== Records for the task

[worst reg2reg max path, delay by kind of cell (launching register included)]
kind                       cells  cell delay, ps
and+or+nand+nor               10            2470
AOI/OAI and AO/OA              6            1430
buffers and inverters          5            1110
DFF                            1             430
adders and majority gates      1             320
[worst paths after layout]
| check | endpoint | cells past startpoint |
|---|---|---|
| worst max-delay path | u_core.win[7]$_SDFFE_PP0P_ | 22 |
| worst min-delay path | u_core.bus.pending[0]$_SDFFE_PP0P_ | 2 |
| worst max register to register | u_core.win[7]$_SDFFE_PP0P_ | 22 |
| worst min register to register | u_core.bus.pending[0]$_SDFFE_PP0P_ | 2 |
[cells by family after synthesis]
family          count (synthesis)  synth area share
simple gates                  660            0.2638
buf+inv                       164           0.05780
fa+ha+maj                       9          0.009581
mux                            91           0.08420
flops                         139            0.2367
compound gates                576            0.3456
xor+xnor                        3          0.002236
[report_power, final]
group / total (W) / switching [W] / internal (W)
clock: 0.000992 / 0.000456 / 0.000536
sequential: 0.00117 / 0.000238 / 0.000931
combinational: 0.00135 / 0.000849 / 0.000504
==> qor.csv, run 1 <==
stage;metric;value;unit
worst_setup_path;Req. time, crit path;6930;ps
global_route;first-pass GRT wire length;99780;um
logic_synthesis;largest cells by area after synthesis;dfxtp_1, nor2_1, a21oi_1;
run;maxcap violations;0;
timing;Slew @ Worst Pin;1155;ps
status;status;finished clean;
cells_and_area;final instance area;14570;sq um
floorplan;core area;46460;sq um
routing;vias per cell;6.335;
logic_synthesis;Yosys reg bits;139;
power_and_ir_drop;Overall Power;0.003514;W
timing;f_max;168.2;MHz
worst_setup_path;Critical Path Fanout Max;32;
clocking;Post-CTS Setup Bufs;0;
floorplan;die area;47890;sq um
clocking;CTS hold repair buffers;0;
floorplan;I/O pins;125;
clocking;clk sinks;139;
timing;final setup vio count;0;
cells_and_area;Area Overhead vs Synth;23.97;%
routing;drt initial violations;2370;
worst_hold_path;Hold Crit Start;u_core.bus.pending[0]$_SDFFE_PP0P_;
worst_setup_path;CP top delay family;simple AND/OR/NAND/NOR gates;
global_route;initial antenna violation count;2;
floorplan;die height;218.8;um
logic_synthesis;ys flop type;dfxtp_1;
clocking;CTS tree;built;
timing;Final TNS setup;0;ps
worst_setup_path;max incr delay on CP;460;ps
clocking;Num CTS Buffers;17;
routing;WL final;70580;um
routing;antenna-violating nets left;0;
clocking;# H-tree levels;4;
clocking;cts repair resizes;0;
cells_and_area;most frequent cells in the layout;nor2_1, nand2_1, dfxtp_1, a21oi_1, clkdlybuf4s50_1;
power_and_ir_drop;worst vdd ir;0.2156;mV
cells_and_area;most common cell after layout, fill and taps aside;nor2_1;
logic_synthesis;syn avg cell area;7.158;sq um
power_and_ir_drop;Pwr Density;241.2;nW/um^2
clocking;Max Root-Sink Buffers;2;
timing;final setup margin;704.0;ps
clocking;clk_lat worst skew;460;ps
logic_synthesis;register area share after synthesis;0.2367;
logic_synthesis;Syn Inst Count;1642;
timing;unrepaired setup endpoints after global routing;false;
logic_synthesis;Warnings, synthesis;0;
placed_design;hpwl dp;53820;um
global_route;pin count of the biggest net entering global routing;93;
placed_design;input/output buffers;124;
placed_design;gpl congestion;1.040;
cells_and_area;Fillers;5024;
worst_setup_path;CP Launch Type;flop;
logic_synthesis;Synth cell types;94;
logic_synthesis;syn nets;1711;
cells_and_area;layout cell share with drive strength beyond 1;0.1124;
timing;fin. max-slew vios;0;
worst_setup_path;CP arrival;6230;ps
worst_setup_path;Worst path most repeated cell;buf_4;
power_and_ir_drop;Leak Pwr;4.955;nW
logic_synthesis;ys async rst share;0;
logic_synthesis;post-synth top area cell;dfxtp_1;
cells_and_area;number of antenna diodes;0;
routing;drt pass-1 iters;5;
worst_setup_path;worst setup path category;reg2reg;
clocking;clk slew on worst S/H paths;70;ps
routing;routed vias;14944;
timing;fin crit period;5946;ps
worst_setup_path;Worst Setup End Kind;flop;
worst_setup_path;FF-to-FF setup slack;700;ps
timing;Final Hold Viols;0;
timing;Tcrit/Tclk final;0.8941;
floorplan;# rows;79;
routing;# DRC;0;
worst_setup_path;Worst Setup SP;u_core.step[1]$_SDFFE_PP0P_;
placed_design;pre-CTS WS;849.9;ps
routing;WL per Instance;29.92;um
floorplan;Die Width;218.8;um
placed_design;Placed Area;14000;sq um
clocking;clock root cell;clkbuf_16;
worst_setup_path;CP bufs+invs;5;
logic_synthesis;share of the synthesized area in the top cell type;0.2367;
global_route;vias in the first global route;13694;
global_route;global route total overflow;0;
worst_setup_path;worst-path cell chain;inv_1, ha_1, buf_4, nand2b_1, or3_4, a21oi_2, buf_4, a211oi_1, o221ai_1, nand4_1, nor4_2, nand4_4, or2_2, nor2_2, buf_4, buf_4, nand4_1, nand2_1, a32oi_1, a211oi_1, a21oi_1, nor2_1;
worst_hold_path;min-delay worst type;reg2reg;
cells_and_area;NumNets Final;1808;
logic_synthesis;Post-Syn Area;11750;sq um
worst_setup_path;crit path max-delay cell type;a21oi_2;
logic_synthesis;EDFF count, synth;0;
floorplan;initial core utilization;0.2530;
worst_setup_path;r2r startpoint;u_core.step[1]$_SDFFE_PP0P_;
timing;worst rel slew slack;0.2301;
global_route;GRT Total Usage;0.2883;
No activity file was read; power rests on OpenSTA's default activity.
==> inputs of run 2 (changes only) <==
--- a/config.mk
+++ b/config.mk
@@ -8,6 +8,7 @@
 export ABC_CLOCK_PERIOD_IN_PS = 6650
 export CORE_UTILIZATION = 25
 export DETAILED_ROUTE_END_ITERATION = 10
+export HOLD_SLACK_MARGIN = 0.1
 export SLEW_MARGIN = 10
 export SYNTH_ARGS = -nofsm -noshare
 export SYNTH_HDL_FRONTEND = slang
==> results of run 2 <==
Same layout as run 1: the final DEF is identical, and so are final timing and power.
--- src/rtl/reg_wb_pkg.sv ---
// rtl/reg_wb_pkg.sv - shared defaults and entry type for the write-back controller
package reg_wb_pkg;

    localparam int WB_DATA_W = 32;
    localparam int WB_ADDR_W = 2;
    localparam int WB_DEPTH  = 4;

    typedef struct packed {
        logic [WB_ADDR_W-1:0] dst;
        logic [WB_DATA_W-1:0] data;
    } wb_entry_t;

endpackage
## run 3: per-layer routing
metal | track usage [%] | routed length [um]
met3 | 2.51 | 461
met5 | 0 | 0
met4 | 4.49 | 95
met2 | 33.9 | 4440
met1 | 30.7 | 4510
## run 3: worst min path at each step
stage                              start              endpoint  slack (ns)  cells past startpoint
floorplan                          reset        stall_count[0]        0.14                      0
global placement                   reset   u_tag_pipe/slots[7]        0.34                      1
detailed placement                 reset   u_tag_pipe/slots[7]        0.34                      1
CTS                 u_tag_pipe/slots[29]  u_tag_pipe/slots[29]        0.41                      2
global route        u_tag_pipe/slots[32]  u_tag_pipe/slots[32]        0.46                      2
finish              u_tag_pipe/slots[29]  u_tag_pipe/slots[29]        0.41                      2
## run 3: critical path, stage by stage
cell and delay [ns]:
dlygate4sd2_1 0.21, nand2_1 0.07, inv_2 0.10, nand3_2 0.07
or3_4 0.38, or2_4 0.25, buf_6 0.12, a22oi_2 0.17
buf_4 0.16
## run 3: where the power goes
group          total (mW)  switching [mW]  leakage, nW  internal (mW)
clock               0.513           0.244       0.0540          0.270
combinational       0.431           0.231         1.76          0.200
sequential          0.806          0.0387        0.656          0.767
**src/rtl/addr_dec_pkg.sv**
```systemverilog
// addr_dec_pkg
//   Shared definitions for the registered address-select decoder:
//   FSM state encoding and the timeout counter width helper.
package addr_dec_pkg;

  typedef enum logic [1:0] {
    IDLE   = 2'd0,
    ACCESS = 2'd1,
    RESP   = 2'd2
  } state_e;

  // Counter wide enough to reach TIMEOUT-1; never narrower than one bit.
  function automatic int timer_w(input int timeout);
    return (timeout > 1) ? $clog2(timeout) : 1;
  endfunction

endpackage

```
**src/rtl/addr_select_decoder_timeout_counter.sv**
```systemverilog
// timeout_counter
//   Up-counter that measures how long the decoder has been waiting for a
//   slave acknowledge.
// Ports:
//   clk   in  clock, rising edge
//   rstN  in  asynchronous active-low reset
//   clr   in  synchronous clear to zero (has priority over inc)
//   inc   in  advance the count by one
//   hit   out count has reached TIMEOUT-1
module timeout_counter
  import addr_dec_pkg::*;
#(
  parameter int TIMEOUT = 16
) (
  input  logic clk,
  input  logic rstN,
  input  logic clr,
  input  logic inc,
  output logic hit
);

  localparam int CNT_W = timer_w(TIMEOUT);
  localparam logic [CNT_W-1:0] LAST = CNT_W'(TIMEOUT - 1);

  logic [CNT_W-1:0] cnt;

  always_ff @(posedge clk or negedge rstN) begin
    if (!rstN) begin
      cnt <= '0;
    end else if (clr) begin
      cnt <= '0;
    end else if (inc) begin
      cnt <= cnt + CNT_W'(1);
    end
  end

  assign hit = (cnt == LAST);

endmodule

```
**src/rtl/addr_select_decoder.sv**
```systemverilog
// addr_select_decoder
//   Registered address decoder between the control-bus master and the
//   peripheral register blocks. Turns a host address into a one-hot slave
//   select held for the whole access, waits for that slave's acknowledge and
//   returns an ok/error response (unmapped address or timeout).
// Ports:
//   clk        in   clock, rising edge
//   rstN       in   asynchronous active-low reset
//   en         in   gates acceptance of new requests only
//   reqValid   in   host request valid
//   reqReady   out  host request ready (IDLE and en)
//   reqAddr    in   host address [ADDR_W]
//   selOut     out  registered one-hot slave select [NUM_SLAVES]
//   localAddr  out  registered low address bits [REGION_W]
//   slvAck     in   per-slave acknowledge [NUM_SLAVES]
//   rspValid   out  response valid
//   rspReady   in   host response ready
//   rspErr     out  1 = unmapped address or timeout
//
// state  | meaning
// IDLE   | waiting for a request; reqReady follows en
// ACCESS | select held, waiting for ack of the selected slave or timeout
// RESP   | response presented until the host takes it
module addr_select_decoder
  import addr_dec_pkg::*;
#(
  parameter int ADDR_W     = 8,
  parameter int REGION_W   = 4,
  parameter int NUM_SLAVES = 8,
  parameter int TIMEOUT    = 16
) (
  input  logic                  clk,
  input  logic                  rstN,
  input  logic                  en,
  input  logic                  reqValid,
  output logic                  reqReady,
  input  logic [ADDR_W-1:0]     reqAddr,
  output logic [NUM_SLAVES-1:0] selOut,
  output logic [REGION_W-1:0]   localAddr,
  input  logic [NUM_SLAVES-1:0] slvAck,
  output logic                  rspValid,
  input  logic                  rspReady,
  output logic                  rspErr
);

  localparam int IDX_W = ADDR_W - REGION_W;

  state_e                state_q, state_d;
  logic [IDX_W-1:0]      req_idx;
  logic [NUM_SLAVES-1:0] dec_sel;
  logic [NUM_SLAVES-1:0] sel_q;
  logic [REGION_W-1:0]   local_q;
  logic                  rsp_err_q;
  logic                  mapped;
  logic                  accept;
  logic                  ack_hit;
  logic                  tmr_clr;
  logic                  tmr_inc;
  logic                  tmr_hit;
  logic                  access_done;

  assign req_idx = reqAddr[ADDR_W-1:REGION_W];

  // Indices at or above NUM_SLAVES decode to all-zero, which doubles as
  // the unmapped flag.
  always_comb begin
    dec_sel = '0;
    for (int i = 0; i < NUM_SLAVES; i++) begin
      if (req_idx == IDX_W'(i)) dec_sel[i] = 1'b1;
    end
  end

  assign mapped = |dec_sel;
  assign accept = reqValid & reqReady;

  // sel_q is one-hot in ACCESS, so masking filters out stray acks.
  assign ack_hit     = |(slvAck & sel_q);
  assign access_done = ack_hit | tmr_hit;

  timeout_counter #(
    .TIMEOUT (TIMEOUT)
  ) u_timeout_counter (
    .clk  (clk),
    .rstN (rstN),
    .clr  (tmr_clr),
    .inc  (tmr_inc),
    .hit  (tmr_hit)
  );

  always_ff @(posedge clk or negedge rstN) begin
    if (!rstN) begin
      state_q <= IDLE;
    end else begin
      state_q <= state_d;
    end
  end

  always_comb begin
    state_d = state_q;
    case (state_q)
      IDLE:    if (accept) state_d = mapped ? ACCESS : RESP;
      ACCESS:  if (access_done) state_d = RESP;
      RESP:    if (rspReady) state_d = IDLE;
      default: state_d = IDLE;
    endcase
  end

  // reqReady is gated by rstN so the host sees not-ready while held in reset.
  always_comb begin
    reqReady = 1'b0;
    rspValid = 1'b0;
    tmr_clr  = 1'b1;
    tmr_inc  = 1'b0;
    case (state_q)
      IDLE:   reqReady = en & rstN;
      ACCESS: begin
        tmr_clr = 1'b0;
        tmr_inc = 1'b1;
      end
      RESP:   rspValid = 1'b1;
      default: ;
    endcase
  end

  // Ack takes priority over timeout when both land in the same cycle.
  always_ff @(posedge clk or negedge rstN) begin
    if (!rstN) begin
      sel_q     <= '0;
      local_q   <= '0;
      rsp_err_q <= 1'b0;
    end else begin
      if (state_q == IDLE && accept) begin
        sel_q   <= dec_sel;
        local_q <= reqAddr[REGION_W-1:0];
        if (!mapped) rsp_err_q <= 1'b1;
      end else if (state_q == ACCESS && access_done) begin
        sel_q     <= '0;
        rsp_err_q <= ~ack_hit;
      end
    end
  end

  assign selOut    = sel_q;
  assign localAddr = local_q;
  assign rspErr    = rsp_err_q;

endmodule

```
**config.mk**
```make
export PLATFORM = sky130hd
export DESIGN_NAME = addr_select_decoder
export DESIGN_NICKNAME = d
export VERILOG_FILES = /design/src/rtl/addr_dec_pkg.sv /design/src/rtl/addr_select_decoder_timeout_counter.sv /design/src/rtl/addr_select_decoder.sv
export SDC_FILE = /design/constraint.sdc
export NUM_CORES = 1
export LEC_CHECK = 0
export CAP_MARGIN = 10
export CORE_ASPECT_RATIO = 0.7
export CORE_MARGIN = 4
export CORE_UTILIZATION = 45
export DETAILED_ROUTE_END_ITERATION = 10
export PLACE_DENSITY = 0.85
export SLEW_MARGIN = 20
export SYNTH_ARGS = -nofsm -noshare
export SYNTH_HDL_FRONTEND = slang
export SYNTH_SLANG_ARGS = --single-unit
```
**constraint.sdc**
```tcl
create_clock -name clk -period 3.35 [get_ports clk]
set_input_delay 0.8375 -clock clk [delete_from_list [all_inputs] [get_ports clk]]
set_output_delay 0.8375 -clock clk [all_outputs]
set_load 0.02 [all_outputs]
```
* Yosys cells after proc, flatten, opt, wreduce, memory -nomap -nowiden
Index checks and enable logic that the tools add are counted.
** Operators by class
- Add/sub/neg operators :: 1
- Equal/unequal tests :: 15
- Multiplexer cells :: 23
- Bitwise operators :: 5
- Reduce and logical (&&, ||, !) cells :: 9
** Operator list (number)
- == test 4 x 3 -> 1 bit, second input constant :: 4
- 2-to-1 mux 8 bit :: 2
- OR reduction 8 bit :: 2
- 2-to-1 mux 1 bit :: 14
- inequality test 2 bit, second input constant :: 5
- bitwise AND 8 bit :: 1
- == test 4 x 2 -> 1 bit, second input constant :: 2
- 2-to-1 mux 2 bit :: 4
- 2-to-1 mux 4 bit :: 2
- one-hot mux 2 bit (3 select lines) :: 1
- adder 4 x 1 -> 4 bit, second input constant :: 1
- == test 4 x 1 -> 1 bit, second input constant :: 1
- == test 4 bit, second input constant :: 1
- logical NOT 4 bit :: 1
- AND reduction 3 bit :: 1
- bitwise AND 1 bit :: 2
- == test 2 x 1 -> 1 bit, second input constant :: 1
- == test 2 bit, second input constant :: 1
- logical AND 1 bit :: 2
- logical NOT 2 bit :: 1
- AND reduction 2 bit :: 1
- nonzero test 2 bit :: 1
- inverter 1 bit :: 1
- OR 1 bit :: 1
** Word-level totals
- Bits in registers :: 19
- Input port bits :: 21
- Output and inout bits :: 15
- Word-level logic and storage cells :: 58

* Longest topological paths before layout
- Depth after elaboration :: 6
- Depth in mapped cells :: 6
- Mapped depth without buffers :: 5

* Hierarchy
Synthesis repeated with hierarchy kept, for this count alone.
** Unflattened totals
- Cells, all modules :: 87
- Area, all modules :: 943.4 um^2
** By module, submodules not included
- addr_select_decoder :: instances 1, cells each 70, area each 744.5 um^2, sequential area each 375.4 um^2
- timeout_counter :: instances 1, cells each 17, area each 198.9 um^2, sequential area each 100.1 um^2

* Least setup slack after synthesis
OpenSTA, ideal clock, no wires.
- Path type :: input to register
- From :: in en
- To :: reg sel_q[3] (netlist: selOut[3])
- Setup time :: 0.079 ns
- Data arrival time :: 2.012 ns
- Required time :: 3.271 ns
- Setup slack :: 1.259 ns
- Cell stages on the path :: 5
- Path buffers :: 1
- Cell sequence :: and4bb_1 -> nand2_2 -> buf_6 -> or4_1 -> a21oi_1
** On the way
- Word-level cells in the longest chain between the ends :: 5
- Elaborated cells between the ends (all ways) :: 6
- Classes of those cells :: 2 x mux; 2 x bitwise; 2 x reduce/logical
** Ends and longest elaborated chain
- start: declaration :: line addr_select_decoder.sv:34 : input logic en,
- bitwise AND 1 bit (*) :: line addr_select_decoder.sv:115 : IDLE: reqReady = en & rstN;
- 2-to-1 mux 1 bit (*) :: line addr_select_decoder.sv:114 : case (state_q)
- bitwise AND 1 bit (*) :: line addr_select_decoder.sv:74 : assign accept = reqValid & reqReady;
- logical AND 1 bit (*) :: line addr_select_decoder.sv:132 : if (state_q == IDLE && accept) begin
- 2-to-1 mux 8 bit or nonzero test 2 bit (tied branches)
- end signal: assignment :: line addr_select_decoder.sv:133 : sel_q <= dec_sel;
- end: declaration :: line addr_select_decoder.sv:51 : logic [NUM_SLAVES-1:0] sel_q;
Mark *: on every way between the ends. The rest lies on a longest branch, timed or not.
A chain may end at the register's enable or synchronous reset.

* Final worst setup path
- From :: in rstN
- To :: out reqReady
** On the way
- Word-level cells in the longest chain between the ends :: 2
** Ends and longest elaborated chain
- start: declaration :: line addr_select_decoder.sv:33 : input logic rstN,
- bitwise AND 1 bit :: line addr_select_decoder.sv:115
- 2-to-1 mux 1 bit :: line addr_select_decoder.sv:114
- end: declaration :: line addr_select_decoder.sv:36 : output logic reqReady,
Every way passes these cells.

==> reports/qor.yml <==
drive_gt1_share_pct: 8.40
vias: 774
root_buffer: "clkbuf_4"
syn2layout_area_growth_pct: 44.7
post_cts_buffers: 0
ys_top_cells_by_area: "dfrtp_1, mux2_2, a21oi_1, nand2_1, a22oi_1"
slew_violations: 0
hold_class: "reg2reg"
netlist.area_leader.share_pct: 53.7
relSlewSlack_pct: 52.6
wl_per_cell_um: 15.4
io_pins: 36
fmax_mhz: 325
nNetsFinal: 142
drtIter0Drc: 27
multi_input_area_sq_um: 389
clk_path_buf_depth: 2
finalHoldViolCount: 0
ctsHoldBuffers: 0
grt_antenna_before_repair: 0
period_needed_ns: 3.08
cts_tree: "yes"
maxCapViolCount: 0
setup_viol: 0
setup_tns_ns: 0
seq_area_sq_um: 475
die_w_um: 61.0
cts.reportedPaths.clkPinSlew_ns: 0.10
drtPass1Iterations: 4
critical_path_class: "in2out"
cts_resized: 0
outcome: "completed"
fillers: 152
cts_buffers: 3
cts_num_sinks: 19
skew_ns: 0.00537
grt_start_max_net_pins: 22
avgSynthCellArea_sq_um: 10.9
yosys.cell_types.count: 29
grt_pass1_vias: 808
cp_cell_sequence: "clkdlybuf4s50_1 > and4bb_1 > clkdlybuf4s50_1"
fp.coreArea_sq_um: 1850
io_buffers: 35
tightest_slew_ns: 0.711
syn_inst: 81
drc_errors: 0
synth_top_area_cell: "dfrtp_1"
grt.overflow.total: 0
synthFlopType: "dfrtp_1"
finalPower_mw: 0.763
cp_data_arrival_time_ns: 2.24
p_leak_nw: 0.544
wirelength_mm: 2.17
rsz0062_at_grt: "no"
die_h_um: 45.1
antenna_left: 0
synthTopCellsByCount: "dfrtp_1, nand2_1, a21oi_1"
synth_most_common_cell: "dfrtp_1"
crit_fanout: 3
yosysSeqAreaShare_pct: 53.7
die_area_sq_um: 2750
dpl.hpwl_mm: 1.72
gp_congestion: 0.761
cp-end-kind: "output pin"
num_rows: 13
synth_seq_cells: 19
synthArstFlopShare_pct: 100
clock_latency_ns: 0.30
yosysWarnings: 0
cpMaxStageDelayCell: "clkdlybuf4s50_1"
grt_pass1_wl_mm: 3.68
avgViaCountPerCell: 5.49
diodes: 0
max_stage_delay_ns: 0.63
power_density_nw_per_um2: 596
netlist_area_sq_um: 885
critical_path.most_common_cell: "clkdlybuf4s50_1"
critPathBufInv: 2
synth-edff-count: 0
min_period_over_period_pct: 91.9
cts-htree-levels: 1
initial_core_util_pct: 47.7
path_delay_family: "buffers and inverters"
critPathLaunchType: "primary input"
max-vdd-ir-drop_uv: 418
grt_use_total_pct: 19.0
syn_nets: 103
cp.required_ns: 2.51
final timing paths:
| check | from | endpoint | slack (ns) | cells after the start |
|---|---|---|---|---|
| setup / recovery | rstN | reqReady | 0.27 | 3 |
| hold / removal | u_timeout_counter.cnt[0]$_DFF_PN0_ | u_timeout_counter.cnt[0]$_DFF_PN0_ | 0.49 | 1 |
| max in group asynchronous | rstN | localAddr[0]$_DFFE_PN0P_ | 2.21 | 2 |
| min in group asynchronous | rstN | u_timeout_counter.cnt[1]$_DFF_PN0_ | 0.93 | 2 |
| hold reg to reg | u_timeout_counter.cnt[0]$_DFF_PN0_ | u_timeout_counter.cnt[0]$_DFF_PN0_ | 0.49 | 1 |
| setup reg to reg | state_q[0]$_DFFE_PN0P_ | selOut[2]$_DFFE_PN0P_ | 1.57 | 4 |
power breakdown:
part,leakage [nW],switching [mW],internal [mW]
registers,0.251,0.0361,0.288
clock network,0.0150,0.0677,0.0464
logic,0.278,0.157,0.168
total,0.544,0.261,0.502
routing by layer:
metal  track usage, %  wire, um  vias up
met5                0         0        -
met4             5.19        17        0
met3             8.29       238        2
met2             30.3      1010       32
met1             23.8       898      373
li1                 -         -      367
stage by stage:
stage | hold WS [ns] | std cells | utilization [%] | area, sq um | setup WS (ns)
finish | 0.490 | 141 | 69.0 | 1280 | 0.272
CTS | 0.501 | 141 | 69.0 | 1280 | 0.261
floorplan | 0.433 | 81 | - | 885 | 1.26
global placement | 0.443 | 137 | 67.6 | 1250 | 0.286
detailed placement | 0.486 | 137 | 67.6 | 1250 | 0.264
global route | 0.525 | 141 | 69.0 | 1280 | 0.192
cell usage in the layout, fill, tap and decap left out, drive strengths merged, types with 2 or more instances in the layout:
| cell | Yosys | final |
|---|---|---|
| or3 | 3 | 3 |
| nand3 | 2 | 2 |
| dfrtp | 19 | 19 |
| nand2b | 3 | 3 |
| nand2 | 10 | 10 |
| or4 | 4 | 4 |
| clkbuf | 0 | 4 |
| a22oi | 4 | 4 |
| mux2 | 5 | 5 |
| clkdlybuf4s50 | 0 | 35 |
| a21oi | 8 | 8 |
| nor2 | 5 | 5 |
worst reg2reg max path: cells and delay by family (launching register included):
| family | cells | cell delay, ns |
|---|---|---|
| DFF | 1 | 0.40 |
| AOI/OAI and AO/OA | 1 | 0.16 |
| and+or+nand+nor | 3 | 1.15 |
state kept, by name (all words and copies together) (netlist names):
| register | flops |
|---|---|
| localAddr | 4 |
| rspErr | 1 |
| selOut | 8 |
| state_q | 2 |
| u_timeout_counter.cnt | 4 |
cell type report:
type	instances	area share, %
Timing Repair Buffer	36	28.0
Sequential cell	19	37.1
Tap cell	22	2.15
Clock buffer	4	2.05
Multi-Input combinational cell	59	30.4
Inverter	1	0.293
logic make-up (layout without fill, tap and decap cells):
family,after synthesis,after routing,share of synthesized area [%]
compound gates,15,15,10.8
xor+xnor,2,2,1.98
fa+ha+maj,1,1,1.41
buf+inv,3,41,2.26
flops,19,19,53.7
mux,6,6,7.50
simple gates,35,35,22.4
Note: power is estimated with default switching activity, not from simulation.
$ cat config.mk
export PLATFORM = sky130hd
export DESIGN_NAME = sram22_param_1rw
export DESIGN_NICKNAME = d
export VERILOG_FILES = /design/src/rtl/sram22_param_1rw.sv
export SDC_FILE = /design/constraint.sdc
export NUM_CORES = 2
export LEC_CHECK = 0
export BUFFER_PORTS_ARGS = -buffer_cell sky130_fd_sc_hd__clkbuf_2
export CAP_MARGIN = 20
export CORE_AREA = 4 4 457 459
export CTS_CLUSTER_DIAMETER = 30
export CTS_CLUSTER_SIZE = 8
export DETAILED_ROUTE_END_ITERATION = 12
export DIE_AREA = 0 0 461 463
export PLACE_DENSITY = 0.63
export SLEW_MARGIN = 40
export SYNTH_ARGS = -nofsm -noshare
export SYNTH_HDL_FRONTEND = slang
export SYNTH_SLANG_ARGS = --single-unit
$ cat constraint.sdc
create_clock -name clk -period 5.9 [get_ports clk]
set_input_delay 1.18 -clock clk [delete_from_list [all_inputs] [get_ports clk]]
set_output_delay 1.18 -clock clk [all_outputs]
set_load 0.01 [all_outputs]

====

Work order => For each line in the data above that contains the string "step", extract the line.

Worked solution =>
worst_setup_path;Worst Setup SP;u_core.step[1]$_SDFFE_PP0P_;
worst_setup_path;r2r startpoint;u_core.step[1]$_SDFFE_PP0P_;
## run 3: worst min path at each step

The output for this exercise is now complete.